There is something too easy about being an Arab journalist. The Arab is inherently a babbler, as loquacious as (s)he is indiscrete. All you need to do is hang around a few potential sources. And within minutes you will have all the data you could possibly want. Permission to quote may not be as forthcoming, but the lure of the limelight is usually a sufficient incentive; and if you are not putting anybody in trouble, the chances are your interlocutor will be more than happy to pose for a front-page portrait. True, politics can be trickier, but who can afford to talk politics these days? In matters relating to art and life –– more to the point –– no job is simpler than the Arab journalist’s.
Not so in the UAE!
For three months now I have been trying to wrap my ghutra-less head around this Trucial oddity, and for three months it has been all I could do not to bash said head against the wall.

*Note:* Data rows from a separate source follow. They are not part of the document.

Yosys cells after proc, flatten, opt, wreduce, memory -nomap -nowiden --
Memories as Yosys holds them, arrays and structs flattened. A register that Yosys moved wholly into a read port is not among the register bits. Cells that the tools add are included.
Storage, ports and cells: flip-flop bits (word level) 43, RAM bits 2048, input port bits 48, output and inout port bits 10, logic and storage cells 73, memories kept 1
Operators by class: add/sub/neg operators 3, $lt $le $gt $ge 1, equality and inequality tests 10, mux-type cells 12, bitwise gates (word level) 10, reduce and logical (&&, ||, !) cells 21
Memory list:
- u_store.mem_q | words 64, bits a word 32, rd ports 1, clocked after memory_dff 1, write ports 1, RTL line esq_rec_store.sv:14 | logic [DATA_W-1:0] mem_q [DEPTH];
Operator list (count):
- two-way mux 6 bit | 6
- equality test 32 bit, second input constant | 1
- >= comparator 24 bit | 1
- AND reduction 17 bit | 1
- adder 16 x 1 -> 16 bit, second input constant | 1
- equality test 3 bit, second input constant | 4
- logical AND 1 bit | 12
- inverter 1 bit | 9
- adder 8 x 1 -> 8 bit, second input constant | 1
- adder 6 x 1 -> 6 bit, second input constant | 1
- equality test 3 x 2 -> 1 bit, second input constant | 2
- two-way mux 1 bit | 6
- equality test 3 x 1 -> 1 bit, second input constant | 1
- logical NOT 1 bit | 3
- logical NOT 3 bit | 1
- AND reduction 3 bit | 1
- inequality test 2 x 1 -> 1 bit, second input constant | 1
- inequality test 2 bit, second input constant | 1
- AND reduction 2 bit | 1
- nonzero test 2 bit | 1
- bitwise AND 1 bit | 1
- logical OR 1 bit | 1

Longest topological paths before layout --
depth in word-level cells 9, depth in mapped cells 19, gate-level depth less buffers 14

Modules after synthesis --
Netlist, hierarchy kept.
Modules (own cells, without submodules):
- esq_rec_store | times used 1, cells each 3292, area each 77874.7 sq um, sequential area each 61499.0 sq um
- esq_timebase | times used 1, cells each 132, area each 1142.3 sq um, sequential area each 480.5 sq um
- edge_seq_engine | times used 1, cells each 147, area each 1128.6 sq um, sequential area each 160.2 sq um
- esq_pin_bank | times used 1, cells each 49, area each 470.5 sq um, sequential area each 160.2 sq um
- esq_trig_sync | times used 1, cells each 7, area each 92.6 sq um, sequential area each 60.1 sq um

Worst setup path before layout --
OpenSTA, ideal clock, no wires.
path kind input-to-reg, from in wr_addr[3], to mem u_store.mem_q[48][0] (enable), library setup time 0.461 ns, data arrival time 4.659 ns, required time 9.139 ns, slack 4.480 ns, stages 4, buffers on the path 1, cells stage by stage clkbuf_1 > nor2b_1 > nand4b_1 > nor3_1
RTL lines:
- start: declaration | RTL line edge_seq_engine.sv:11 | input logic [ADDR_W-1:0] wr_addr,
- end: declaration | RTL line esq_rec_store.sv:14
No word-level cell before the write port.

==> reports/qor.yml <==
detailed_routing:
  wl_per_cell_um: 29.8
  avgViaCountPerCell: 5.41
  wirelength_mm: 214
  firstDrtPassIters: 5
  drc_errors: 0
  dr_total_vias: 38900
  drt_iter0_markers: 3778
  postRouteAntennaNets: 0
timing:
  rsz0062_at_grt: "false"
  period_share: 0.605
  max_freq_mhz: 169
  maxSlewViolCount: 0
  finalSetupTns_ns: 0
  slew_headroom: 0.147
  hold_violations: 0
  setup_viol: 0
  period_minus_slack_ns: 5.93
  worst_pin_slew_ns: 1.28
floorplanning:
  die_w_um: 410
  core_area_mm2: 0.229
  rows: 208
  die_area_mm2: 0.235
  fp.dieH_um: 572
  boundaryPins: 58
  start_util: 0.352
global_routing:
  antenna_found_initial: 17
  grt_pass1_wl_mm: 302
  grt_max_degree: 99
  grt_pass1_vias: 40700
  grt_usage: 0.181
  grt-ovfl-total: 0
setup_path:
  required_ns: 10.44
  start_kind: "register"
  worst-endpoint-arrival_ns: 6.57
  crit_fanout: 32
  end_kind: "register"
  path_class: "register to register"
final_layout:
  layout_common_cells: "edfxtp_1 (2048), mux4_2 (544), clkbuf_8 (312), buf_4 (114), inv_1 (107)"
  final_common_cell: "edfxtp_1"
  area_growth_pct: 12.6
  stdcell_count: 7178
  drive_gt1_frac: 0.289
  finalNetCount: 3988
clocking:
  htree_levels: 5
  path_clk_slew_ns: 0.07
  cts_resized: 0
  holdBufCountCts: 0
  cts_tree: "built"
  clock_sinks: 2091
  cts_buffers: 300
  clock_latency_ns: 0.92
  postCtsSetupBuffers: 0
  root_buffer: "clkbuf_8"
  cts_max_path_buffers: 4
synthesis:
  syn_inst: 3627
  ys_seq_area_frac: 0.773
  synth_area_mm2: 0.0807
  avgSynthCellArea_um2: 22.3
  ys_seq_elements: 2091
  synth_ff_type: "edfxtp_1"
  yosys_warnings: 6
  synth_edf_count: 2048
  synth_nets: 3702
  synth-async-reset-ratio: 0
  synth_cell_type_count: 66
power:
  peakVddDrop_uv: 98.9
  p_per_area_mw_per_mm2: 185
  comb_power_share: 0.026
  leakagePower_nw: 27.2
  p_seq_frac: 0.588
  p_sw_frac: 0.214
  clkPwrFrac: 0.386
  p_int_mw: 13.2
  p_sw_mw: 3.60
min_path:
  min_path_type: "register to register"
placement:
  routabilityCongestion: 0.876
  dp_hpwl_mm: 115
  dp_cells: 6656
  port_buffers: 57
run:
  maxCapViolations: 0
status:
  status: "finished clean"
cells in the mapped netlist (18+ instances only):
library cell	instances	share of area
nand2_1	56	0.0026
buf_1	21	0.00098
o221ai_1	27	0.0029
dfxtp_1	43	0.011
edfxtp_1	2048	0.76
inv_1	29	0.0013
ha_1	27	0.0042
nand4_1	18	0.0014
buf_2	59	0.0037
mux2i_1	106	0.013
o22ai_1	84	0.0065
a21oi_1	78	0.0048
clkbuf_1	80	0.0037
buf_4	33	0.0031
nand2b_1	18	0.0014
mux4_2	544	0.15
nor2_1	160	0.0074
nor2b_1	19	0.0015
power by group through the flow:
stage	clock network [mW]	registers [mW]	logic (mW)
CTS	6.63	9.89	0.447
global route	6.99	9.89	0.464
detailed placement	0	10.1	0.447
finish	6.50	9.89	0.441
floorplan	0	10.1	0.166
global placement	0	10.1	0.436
--- config.mk ---
export PLATFORM = sky130hd
export DESIGN_NAME = thermo_code_conv
export DESIGN_NICKNAME = d
export VERILOG_FILES = /design/src/rtl/tcc_pkg.sv /design/src/rtl/tcc_seq_div.sv /design/src/rtl/tcc_cal_store.sv /design/src/rtl/thermo_code_conv.sv
export SDC_FILE = /design/constraint.sdc
export NUM_CORES = 2
export LEC_CHECK = 0
export ABC_CLOCK_PERIOD_IN_PS = 12150
export BUFFER_PORTS_ARGS = -buffer_cell sky130_fd_sc_hd__buf_2
export CORE_ASPECT_RATIO = 0.6
export CORE_MARGIN = 8
export CORE_UTILIZATION = 55
export DETAILED_ROUTE_END_ITERATION = 8
export GPL_ROUTABILITY_DRIVEN = 1
export PLACE_DENSITY = 0.77
export SYNTH_ARGS = -nofsm -noshare
export SYNTH_HDL_FRONTEND = slang
export SYNTH_HIERARCHICAL = 1
export SYNTH_SLANG_ARGS = --single-unit
--- constraint.sdc ---
create_clock -name clk -period 12.15 [get_ports clk]
set_input_delay 0.6075 -clock clk [delete_from_list [all_inputs] [get_ports clk]]
set_output_delay 0.6075 -clock clk [all_outputs]
set_load 0.01 [all_outputs]
--- src/rtl/tcc_pkg.sv ---
package tcc_pkg;
  typedef enum logic [1:0] {
    ST_IDLE  = 2'd0,
    ST_CALW  = 2'd1,
    ST_FETCH = 2'd2,
    ST_DIV   = 2'd3
  } tcc_state_t;

  typedef enum logic [1:0] {
    OP_CAL = 2'd0,
    OP_FWD = 2'd1,
    OP_REV = 2'd2
  } tcc_op_t;
endpackage

--- src/rtl/tcc_seq_div.sv ---
module tcc_seq_div #(
  parameter int DW = 32
) (
  input  logic                 clk,
  input  logic                 rst,
  input  logic                 start,
  input  logic signed [DW-1:0] dividend,
  input  logic signed [DW-1:0] divisor,
  output logic                 done,
  output logic signed [DW-1:0] quotient
);
  localparam int CW = $clog2(DW + 1);

  logic [DW-1:0] quo_q, dvs_q, rem_q;
  logic          neg_q, run_q;
  logic [CW-1:0] cnt_q;
  logic [DW-1:0] a_abs, b_abs;
  logic [DW:0]   part;
  logic [DW+1:0] trial;
  logic          fits;

  assign a_abs = dividend[DW-1] ? DW'(-dividend) : DW'(dividend);
  assign b_abs = divisor[DW-1]  ? DW'(-divisor)  : DW'(divisor);
  assign part  = {rem_q, quo_q[DW-1]};
  assign trial = {1'b0, part} - {2'b00, dvs_q};
  assign fits  = ~trial[DW+1];

  always_ff @(posedge clk) begin
    if (rst) begin
      quo_q <= '0;
      dvs_q <= '0;
      rem_q <= '0;
      neg_q <= 1'b0;
      run_q <= 1'b0;
      cnt_q <= '0;
      done  <= 1'b0;
    end else begin
      done <= 1'b0;
      if (start) begin
        quo_q <= a_abs;
        dvs_q <= b_abs;
        rem_q <= '0;
        neg_q <= dividend[DW-1] ^ divisor[DW-1];
        cnt_q <= CW'(DW);
        run_q <= 1'b1;
      end else if (run_q) begin
        if (fits) begin
          rem_q <= trial[DW-1:0];
          quo_q <= {quo_q[DW-2:0], 1'b1};
        end else begin
          rem_q <= part[DW-1:0];
          quo_q <= {quo_q[DW-2:0], 1'b0};
        end
        cnt_q <= cnt_q - 1'b1;
        if (cnt_q == CW'(1)) begin
          run_q <= 1'b0;
          done  <= 1'b1;
        end
      end
    end
  end

  assign quotient = neg_q ? -$signed(quo_q) : $signed(quo_q);
endmodule

--- src/rtl/tcc_cal_store.sv ---
module tcc_cal_store #(
  parameter int NS = 4,
  parameter int DW = 32,
  parameter int SW = 2
) (
  input  logic                 clk,
  input  logic                 rst,
  input  logic                 we,
  input  logic [SW-1:0]        waddr,
  input  logic signed [DW-1:0] wslope,
  input  logic signed [DW-1:0] woff,
  input  logic [SW-1:0]        raddr,
  output logic                 rvalid,
  output logic signed [DW-1:0] rslope,
  output logic signed [DW-1:0] roff
);
  logic [2*DW-1:0] mem [NS];
  logic [NS-1:0]   vld_q;
  logic [2*DW-1:0] rd_q;

  always_ff @(posedge clk) begin
    if (we) mem[waddr] <= {wslope, woff};
    rd_q <= mem[raddr];
  end

  always_ff @(posedge clk) begin
    if (rst) begin
      vld_q  <= '0;
      rvalid <= 1'b0;
    end else begin
      if (we) vld_q[waddr] <= 1'b1;
      rvalid <= vld_q[raddr] & ~(we && waddr == raddr);
    end
  end

  assign rslope = $signed(rd_q[2*DW-1:DW]);
  assign roff   = $signed(rd_q[DW-1:0]);
endmodule

--- src/rtl/thermo_code_conv.sv ---
module thermo_code_conv
  import tcc_pkg::*;
#(
  parameter int NS        = 4,
  parameter int CODE_W    = 10,
  parameter int DEG_W     = 10,
  parameter int DW        = 32,
  parameter int SCALE     = 1000,
  parameter int DEG_LO    = 30,
  parameter int DEG_HI    = 120,
  parameter int SLOPE_DEF = 3200,
  parameter int OFF_DEF   = 500000,
  parameter int CODE_MIN  = 0,
  parameter int CODE_MAX  = (1 << CODE_W) - 1,
  parameter int SW        = (NS > 1) ? $clog2(NS) : 1
) (
  input  logic                    clk,
  input  logic                    rst,
  input  logic                    cal_load,
  input  logic [1:0]              cal_mode,
  input  logic [SW-1:0]           cal_sel,
  input  logic [CODE_W-1:0]       cal_code1,
  input  logic [CODE_W-1:0]       cal_code2,
  input  logic                    conv_req,
  input  logic                    conv_dir,
  input  logic [SW-1:0]           conv_sel,
  input  logic [CODE_W-1:0]       conv_code,
  input  logic signed [DEG_W-1:0] conv_deg,
  output logic                    busy,
  output logic                    done,
  output logic signed [DW-1:0]    result
);
  localparam logic signed [DW-1:0] SCALE_S = DW'(SCALE);
  localparam logic signed [DW-1:0] SPAN_S  = DW'(DEG_HI - DEG_LO);
  localparam logic signed [DW-1:0] LO_S    = DW'(DEG_LO);
  localparam logic signed [DW-1:0] SLOPE_S = DW'(SLOPE_DEF);
  localparam logic signed [DW-1:0] OFF_S   = DW'(OFF_DEF);
  localparam logic signed [DW-1:0] MIN_S   = DW'(CODE_MIN);
  localparam logic signed [DW-1:0] MAX_S   = DW'(CODE_MAX);

  tcc_state_t st_q;
  tcc_op_t    op_q;
  logic [SW-1:0]        sel_q;
  logic [1:0]           mode_q;
  logic signed [DW-1:0] c1_q, code_q, deg_q;

  logic take_cal, take_cnv;
  logic signed [DW-1:0] c1_ext, c2_ext, code_ext, deg_ext;

  logic                 st_vld;
  logic signed [DW-1:0] st_slope, st_off;
  logic signed [DW-1:0] eff_slope, eff_off, half_slope;
  logic signed [DW-1:0] fwd_raw, fwd_num, rev_num;

  logic                 dv_start, dv_done;
  logic signed [DW-1:0] dv_num, dv_den, dv_q;

  logic signed [DW-1:0] cal_slope, cal_off, clamped;
  logic                 st_we;

  assign take_cal = (st_q == ST_IDLE) && cal_load;
  assign take_cnv = (st_q == ST_IDLE) && !cal_load && conv_req;

  assign c1_ext   = $signed({{(DW-CODE_W){1'b0}}, cal_code1});
  assign c2_ext   = $signed({{(DW-CODE_W){1'b0}}, cal_code2});
  assign code_ext = $signed({{(DW-CODE_W){1'b0}}, conv_code});
  assign deg_ext  = DW'(conv_deg);

  tcc_cal_store #(.NS(NS), .DW(DW), .SW(SW)) u_store (
    .clk    (clk),
    .rst    (rst),
    .we     (st_we),
    .waddr  (sel_q),
    .wslope (cal_slope),
    .woff   (cal_off),
    .raddr  ((st_q == ST_IDLE) ? conv_sel : sel_q),
    .rvalid (st_vld),
    .rslope (st_slope),
    .roff   (st_off)
  );

  assign eff_slope  = st_vld ? st_slope : SLOPE_S;
  assign eff_off    = st_vld ? st_off   : OFF_S;
  assign half_slope = (eff_slope + (eff_slope[DW-1] ? DW'(1) : DW'(0))) >>> 1;
  assign fwd_raw    = code_q * SCALE_S - eff_off;
  assign fwd_num    = (fwd_raw > 0) ? fwd_raw + half_slope : fwd_raw - half_slope;
  assign rev_num    = deg_q * eff_slope + eff_off;

  always_comb begin
    dv_start = 1'b0;
    dv_num   = '0;
    dv_den   = SPAN_S;
    if (st_q == ST_IDLE) begin
      dv_start = take_cal && cal_mode[1];
      dv_num   = (c2_ext - c1_ext) * SCALE_S;
    end else if (st_q == ST_FETCH) begin
      dv_start = 1'b1;
      if (op_q == OP_FWD) begin
        dv_num = fwd_num;
        dv_den = eff_slope;
      end else begin
        dv_num = rev_num;
        dv_den = SCALE_S;
      end
    end
  end

  tcc_seq_div #(.DW(DW)) u_div (
    .clk      (clk),
    .rst      (rst),
    .start    (dv_start),
    .dividend (dv_num),
    .divisor  (dv_den),
    .done     (dv_done),
    .quotient (dv_q)
  );

  assign cal_slope = (st_q == ST_CALW || dv_q == '0) ? SLOPE_S : dv_q;
  assign cal_off   = (mode_q == 2'd0) ? OFF_S : c1_q * SCALE_S - LO_S * cal_slope;
  assign st_we     = (st_q == ST_CALW) || (st_q == ST_DIV && op_q == OP_CAL && dv_done);
  assign clamped   = (dv_q < MIN_S) ? MIN_S : ((dv_q > MAX_S) ? MAX_S : dv_q);

  always_ff @(posedge clk) begin
    if (rst) begin
      st_q   <= ST_IDLE;
      op_q   <= OP_CAL;
      sel_q  <= '0;
      mode_q <= '0;
      c1_q   <= '0;
      code_q <= '0;
      deg_q  <= '0;
      done   <= 1'b0;
      result <= '0;
    end else begin
      done <= 1'b0;
      case (st_q)
        ST_IDLE: begin
          if (take_cal) begin
            op_q   <= OP_CAL;
            sel_q  <= cal_sel;
            mode_q <= cal_mode;
            c1_q   <= c1_ext;
            st_q   <= cal_mode[1] ? ST_DIV : ST_CALW;
          end else if (take_cnv) begin
            op_q   <= conv_dir ? OP_REV : OP_FWD;
            sel_q  <= conv_sel;
            code_q <= code_ext;
            deg_q  <= deg_ext;
            st_q   <= ST_FETCH;
          end
        end
        ST_CALW: begin
          done   <= 1'b1;
          result <= cal_slope;
          st_q   <= ST_IDLE;
        end
        ST_FETCH: st_q <= ST_DIV;
        ST_DIV: begin
          if (dv_done) begin
            done <= 1'b1;
            st_q <= ST_IDLE;
            case (op_q)
              OP_CAL:  result <= cal_slope;
              OP_FWD:  result <= dv_q;
              default: result <= clamped;
            endcase
          end
        end
        default: st_q <= ST_IDLE;
      endcase
    end
  end

  assign busy = (st_q != ST_IDLE);
endmodule
--- src/rtl/hit_count_formatter.sv ---
module hit_count_formatter #(
  parameter int NCH = 48,
  parameter int CW = 3,
  parameter int CMAX = 4
) (
  input  logic            clk,
  input  logic            rst_n,
  input  logic            bunch_zero,
  input  logic            bunch_tick,
  input  logic [7:0]      bunch_offset,
  input  logic [4:0]      slot_addr,
  input  logic [9:0]      chip_serial,
  input  logic [8:0]      chip_type,
  input  logic            l2_accept,
  input  logic [NCH*CW-1:0] hit_count,
  input  logic [NCH-1:0]  chan_on,
  output logic [31:0]     word_out,
  output logic            word_valid
);
  localparam int NWORD = NCH / 8;
  localparam int TOTAL = NWORD + 1;
  localparam int IW = $clog2(TOTAL);

  logic [7:0] bunch_q;
  logic [31:0] head_q;
  logic [NWORD-1:0][31:0] cw_d, cw_q;
  logic [IW-1:0] idx_q, cidx;
  logic busy_q;

  for (genvar g = 0; g < NCH; g++) begin : g_nib
    logic [CW-1:0] raw;
    assign raw = hit_count[CW*g +: CW];
    assign cw_d[g/8][4*(g%8) +: 4] = {chan_on[g], (raw > CW'(CMAX)) ? 3'(CMAX) : 3'(raw)};
  end

  always_ff @(posedge clk) begin
    if (!rst_n)          bunch_q <= '0;
    else if (bunch_zero) bunch_q <= '0;
    else if (bunch_tick) bunch_q <= bunch_q + 8'd1;
  end

  always_ff @(posedge clk) begin
    if (!rst_n) begin
      busy_q <= 1'b0;
      idx_q  <= '0;
      head_q <= '0;
      cw_q   <= '0;
    end else if (!busy_q) begin
      if (l2_accept) begin
        busy_q <= 1'b1;
        idx_q  <= '0;
        head_q <= {chip_type, chip_serial, slot_addr, bunch_q + bunch_offset};
        cw_q   <= cw_d;
      end
    end else if (idx_q == IW'(TOTAL - 1)) begin
      busy_q <= 1'b0;
      idx_q  <= '0;
    end else begin
      idx_q <= idx_q + 1'b1;
    end
  end

  assign cidx = idx_q - 1'b1;
  assign word_valid = busy_q;
  assign word_out = !busy_q ? '0 : (idx_q == '0) ? head_q : cw_q[cidx];
endmodule
==> config.mk <==
export PLATFORM = sky130hd
export DESIGN_NAME = busclr_engine
export DESIGN_NICKNAME = d
export VERILOG_FILES = /design/src/rtl/busclr_pkg.sv /design/src/rtl/busclr_cfg.sv /design/src/rtl/busclr_seq.sv /design/src/rtl/busclr_engine.sv
export SDC_FILE = /design/constraint.sdc
export NUM_CORES = 1
export LEC_CHECK = 0
export ABC_AREA = 1
export BUFFER_PORTS_ARGS = -buffer_cell sky130_fd_sc_hd__buf_4
export CORE_ASPECT_RATIO = 0.75
export CORE_MARGIN = 2
export CORE_UTILIZATION = 35
export DETAILED_ROUTE_END_ITERATION = 12
export PLACE_DENSITY = 0.69
export SLEW_MARGIN = 5
export SYNTH_ARGS = -nofsm -noshare
export SYNTH_HDL_FRONTEND = slang
export SYNTH_HIERARCHICAL = 1
export SYNTH_SLANG_ARGS = --single-unit
==> constraint.sdc <==
create_clock -name clk -period 2.74 [get_ports clk]
set_input_delay 0.548 -clock clk [delete_from_list [all_inputs] [get_ports clk]]
set_output_delay 0.548 -clock clk [all_outputs]
set_load 0.01 [all_outputs]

Time and again I think of stories to write: innocuous, apolitical and absolutely harmless stories. Time and again I hit the same inexplicable roadblock. Forget interesting or provocative commentary. You would not believe what it takes to obtain someone’s phone number. Irrespective, that is, of whether they might actually answer the phone. Say they do, then you have a fifty-fifty chance of getting a brief answer to maybe one of five questions. More probably they will offer you someone else’s number, and then that other person will prove to be even less positively disposed. And to think that all you set out to do is cover an exhibition or a screening!
In three months I have coaxed, yelled and pulled strings. On the one occasion when plans did not fall through, the person vanished before I could organise the indispensable photo shoot. I have since learned that this can happen. When you are least expecting it, mobile phones are switched off, secretaries fail to reveal their bosses’ whereabouts under waterboarding, and e-mails continually bounce back.
It all adds to the mystery, of course; and indeed I had almost got used to it.
Until, asking a source’s permission for an anonymous and perfectly pro powers that be quote, I found myself reeling under a string of hysterical protestations. A strange, almost tearful moment: it was at this point that I conceived of my theory about Arab journalists in the UAE being the targets of a secret, nation-wide conspiracy to make them feel as far away from familiar, shoot-the-breeze territory as possible. And perhaps the intention is for them to hone their craft, the better to raise the standards of Arab journalism. I can live with that.
Recalling my easy-going former life as a cultural editor, my concern, rather, is that one day I will give in to the temptation, already strong, to put words into the mouths of those perpetually elusive sources. If they will not talk for fear of losing their jobs, perhaps they will lose them anyway.